EXERCISE REQUIREMENTS =
Among the entries below, find the line with "Global-route total usage", then quote it and each following line up to and including the line with "Die H - 159.5 um", and nothing else.

========

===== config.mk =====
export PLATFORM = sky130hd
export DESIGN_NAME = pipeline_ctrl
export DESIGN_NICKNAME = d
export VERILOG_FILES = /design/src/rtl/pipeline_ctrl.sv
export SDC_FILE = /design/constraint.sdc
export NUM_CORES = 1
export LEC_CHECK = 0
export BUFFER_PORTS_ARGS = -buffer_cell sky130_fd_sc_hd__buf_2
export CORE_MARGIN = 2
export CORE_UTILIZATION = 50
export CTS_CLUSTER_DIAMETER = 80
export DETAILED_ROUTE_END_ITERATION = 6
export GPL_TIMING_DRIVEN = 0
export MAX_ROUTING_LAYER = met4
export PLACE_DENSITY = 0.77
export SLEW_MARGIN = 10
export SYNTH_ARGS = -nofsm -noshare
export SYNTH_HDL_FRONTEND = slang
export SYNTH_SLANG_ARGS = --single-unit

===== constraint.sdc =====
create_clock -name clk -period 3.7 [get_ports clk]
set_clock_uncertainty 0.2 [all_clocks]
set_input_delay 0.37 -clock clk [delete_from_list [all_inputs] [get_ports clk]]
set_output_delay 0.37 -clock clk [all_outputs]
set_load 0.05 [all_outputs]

========

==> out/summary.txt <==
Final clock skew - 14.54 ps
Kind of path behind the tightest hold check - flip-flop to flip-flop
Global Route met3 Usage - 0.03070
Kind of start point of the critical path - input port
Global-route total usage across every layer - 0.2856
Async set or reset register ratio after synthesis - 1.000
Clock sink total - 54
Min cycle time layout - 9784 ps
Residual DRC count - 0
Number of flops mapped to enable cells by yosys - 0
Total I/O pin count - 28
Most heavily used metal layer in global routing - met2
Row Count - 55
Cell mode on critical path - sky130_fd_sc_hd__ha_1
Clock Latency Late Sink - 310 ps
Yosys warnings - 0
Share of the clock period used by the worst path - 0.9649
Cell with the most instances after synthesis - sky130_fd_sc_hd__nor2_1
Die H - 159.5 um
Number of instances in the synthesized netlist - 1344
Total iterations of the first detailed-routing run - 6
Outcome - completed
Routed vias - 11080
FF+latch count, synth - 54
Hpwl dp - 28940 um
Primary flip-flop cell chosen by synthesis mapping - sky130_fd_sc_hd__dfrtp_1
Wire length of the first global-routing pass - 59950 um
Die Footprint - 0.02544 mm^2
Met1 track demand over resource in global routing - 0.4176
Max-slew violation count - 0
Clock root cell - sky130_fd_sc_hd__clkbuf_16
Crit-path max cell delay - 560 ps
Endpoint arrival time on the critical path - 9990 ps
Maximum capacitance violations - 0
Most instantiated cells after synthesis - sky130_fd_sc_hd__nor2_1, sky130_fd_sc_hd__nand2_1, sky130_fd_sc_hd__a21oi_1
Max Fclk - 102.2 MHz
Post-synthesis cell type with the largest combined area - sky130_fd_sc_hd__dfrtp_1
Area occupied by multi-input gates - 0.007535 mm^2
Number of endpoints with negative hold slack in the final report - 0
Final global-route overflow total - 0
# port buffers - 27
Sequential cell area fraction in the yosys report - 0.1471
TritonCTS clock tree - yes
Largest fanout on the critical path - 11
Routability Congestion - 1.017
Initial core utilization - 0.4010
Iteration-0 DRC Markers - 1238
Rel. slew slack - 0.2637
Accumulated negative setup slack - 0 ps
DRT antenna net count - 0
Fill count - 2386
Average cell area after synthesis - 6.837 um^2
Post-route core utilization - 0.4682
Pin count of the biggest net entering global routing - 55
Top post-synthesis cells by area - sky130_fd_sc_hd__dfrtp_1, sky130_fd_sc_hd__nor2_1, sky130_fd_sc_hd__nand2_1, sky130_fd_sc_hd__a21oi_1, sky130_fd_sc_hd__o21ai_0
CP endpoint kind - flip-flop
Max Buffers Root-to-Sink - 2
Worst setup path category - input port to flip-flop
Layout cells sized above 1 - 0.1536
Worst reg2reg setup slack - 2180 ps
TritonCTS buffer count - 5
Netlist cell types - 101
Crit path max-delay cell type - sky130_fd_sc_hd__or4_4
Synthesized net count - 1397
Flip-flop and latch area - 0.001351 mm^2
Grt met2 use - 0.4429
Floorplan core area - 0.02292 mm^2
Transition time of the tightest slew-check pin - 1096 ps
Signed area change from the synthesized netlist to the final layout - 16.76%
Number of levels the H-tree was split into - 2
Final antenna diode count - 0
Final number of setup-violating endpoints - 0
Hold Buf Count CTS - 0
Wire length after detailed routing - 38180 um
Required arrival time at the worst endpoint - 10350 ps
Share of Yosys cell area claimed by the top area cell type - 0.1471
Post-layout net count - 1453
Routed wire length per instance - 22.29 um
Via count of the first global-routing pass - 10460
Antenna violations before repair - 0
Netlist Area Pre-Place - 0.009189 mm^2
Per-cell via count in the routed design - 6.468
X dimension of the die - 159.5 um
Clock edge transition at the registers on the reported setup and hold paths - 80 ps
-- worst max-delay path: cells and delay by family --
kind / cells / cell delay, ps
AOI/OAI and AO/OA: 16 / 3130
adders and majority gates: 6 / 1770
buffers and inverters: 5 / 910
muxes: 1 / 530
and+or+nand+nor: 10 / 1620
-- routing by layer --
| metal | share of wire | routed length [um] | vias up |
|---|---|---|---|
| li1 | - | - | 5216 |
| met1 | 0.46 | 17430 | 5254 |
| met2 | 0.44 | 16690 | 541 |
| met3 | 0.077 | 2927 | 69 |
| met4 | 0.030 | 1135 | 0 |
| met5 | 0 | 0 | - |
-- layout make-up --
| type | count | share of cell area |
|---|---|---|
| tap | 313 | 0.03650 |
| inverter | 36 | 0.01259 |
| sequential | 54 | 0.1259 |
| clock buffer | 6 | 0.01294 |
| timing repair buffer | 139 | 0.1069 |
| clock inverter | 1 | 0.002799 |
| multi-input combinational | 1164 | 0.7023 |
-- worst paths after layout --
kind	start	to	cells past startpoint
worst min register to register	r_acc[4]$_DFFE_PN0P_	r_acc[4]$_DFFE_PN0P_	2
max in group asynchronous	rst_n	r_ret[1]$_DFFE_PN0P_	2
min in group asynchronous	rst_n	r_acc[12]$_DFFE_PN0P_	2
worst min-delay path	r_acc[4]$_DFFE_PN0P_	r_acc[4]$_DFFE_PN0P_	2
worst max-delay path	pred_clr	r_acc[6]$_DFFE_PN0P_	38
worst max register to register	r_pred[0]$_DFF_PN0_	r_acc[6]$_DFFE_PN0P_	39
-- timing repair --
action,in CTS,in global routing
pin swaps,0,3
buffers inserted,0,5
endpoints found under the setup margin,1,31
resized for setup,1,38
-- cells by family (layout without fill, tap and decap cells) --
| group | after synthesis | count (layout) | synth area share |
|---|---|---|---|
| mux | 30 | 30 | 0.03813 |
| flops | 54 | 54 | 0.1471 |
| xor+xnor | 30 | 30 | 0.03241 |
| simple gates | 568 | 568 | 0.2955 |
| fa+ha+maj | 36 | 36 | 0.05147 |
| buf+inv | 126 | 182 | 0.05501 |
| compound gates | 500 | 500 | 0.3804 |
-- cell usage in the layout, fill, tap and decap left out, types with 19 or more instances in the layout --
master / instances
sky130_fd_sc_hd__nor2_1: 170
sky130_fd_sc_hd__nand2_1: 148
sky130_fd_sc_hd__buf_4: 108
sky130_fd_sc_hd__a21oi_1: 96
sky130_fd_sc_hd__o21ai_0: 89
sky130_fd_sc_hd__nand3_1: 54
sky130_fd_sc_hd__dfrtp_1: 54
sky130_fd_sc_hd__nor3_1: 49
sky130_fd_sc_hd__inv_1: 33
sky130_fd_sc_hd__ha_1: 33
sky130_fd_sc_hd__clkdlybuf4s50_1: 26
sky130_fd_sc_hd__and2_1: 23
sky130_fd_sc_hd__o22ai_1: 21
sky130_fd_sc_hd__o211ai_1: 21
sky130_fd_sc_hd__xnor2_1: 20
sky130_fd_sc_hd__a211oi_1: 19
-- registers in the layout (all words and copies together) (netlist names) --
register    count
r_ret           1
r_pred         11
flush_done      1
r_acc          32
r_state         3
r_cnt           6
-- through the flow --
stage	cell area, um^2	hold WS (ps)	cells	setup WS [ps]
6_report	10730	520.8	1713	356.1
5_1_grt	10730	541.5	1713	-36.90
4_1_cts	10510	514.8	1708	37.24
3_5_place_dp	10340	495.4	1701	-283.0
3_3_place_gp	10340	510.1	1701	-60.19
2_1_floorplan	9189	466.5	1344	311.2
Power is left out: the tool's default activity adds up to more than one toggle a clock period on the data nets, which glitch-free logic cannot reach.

========

ANSWER SECTION =
Global-route total usage across every layer - 0.2856
Async set or reset register ratio after synthesis - 1.000
Clock sink total - 54
Min cycle time layout - 9784 ps
Residual DRC count - 0
Number of flops mapped to enable cells by yosys - 0
Total I/O pin count - 28
Most heavily used metal layer in global routing - met2
Row Count - 55
Cell mode on critical path - sky130_fd_sc_hd__ha_1
Clock Latency Late Sink - 310 ps
Yosys warnings - 0
Share of the clock period used by the worst path - 0.9649
Cell with the most instances after synthesis - sky130_fd_sc_hd__nor2_1
Die H - 159.5 um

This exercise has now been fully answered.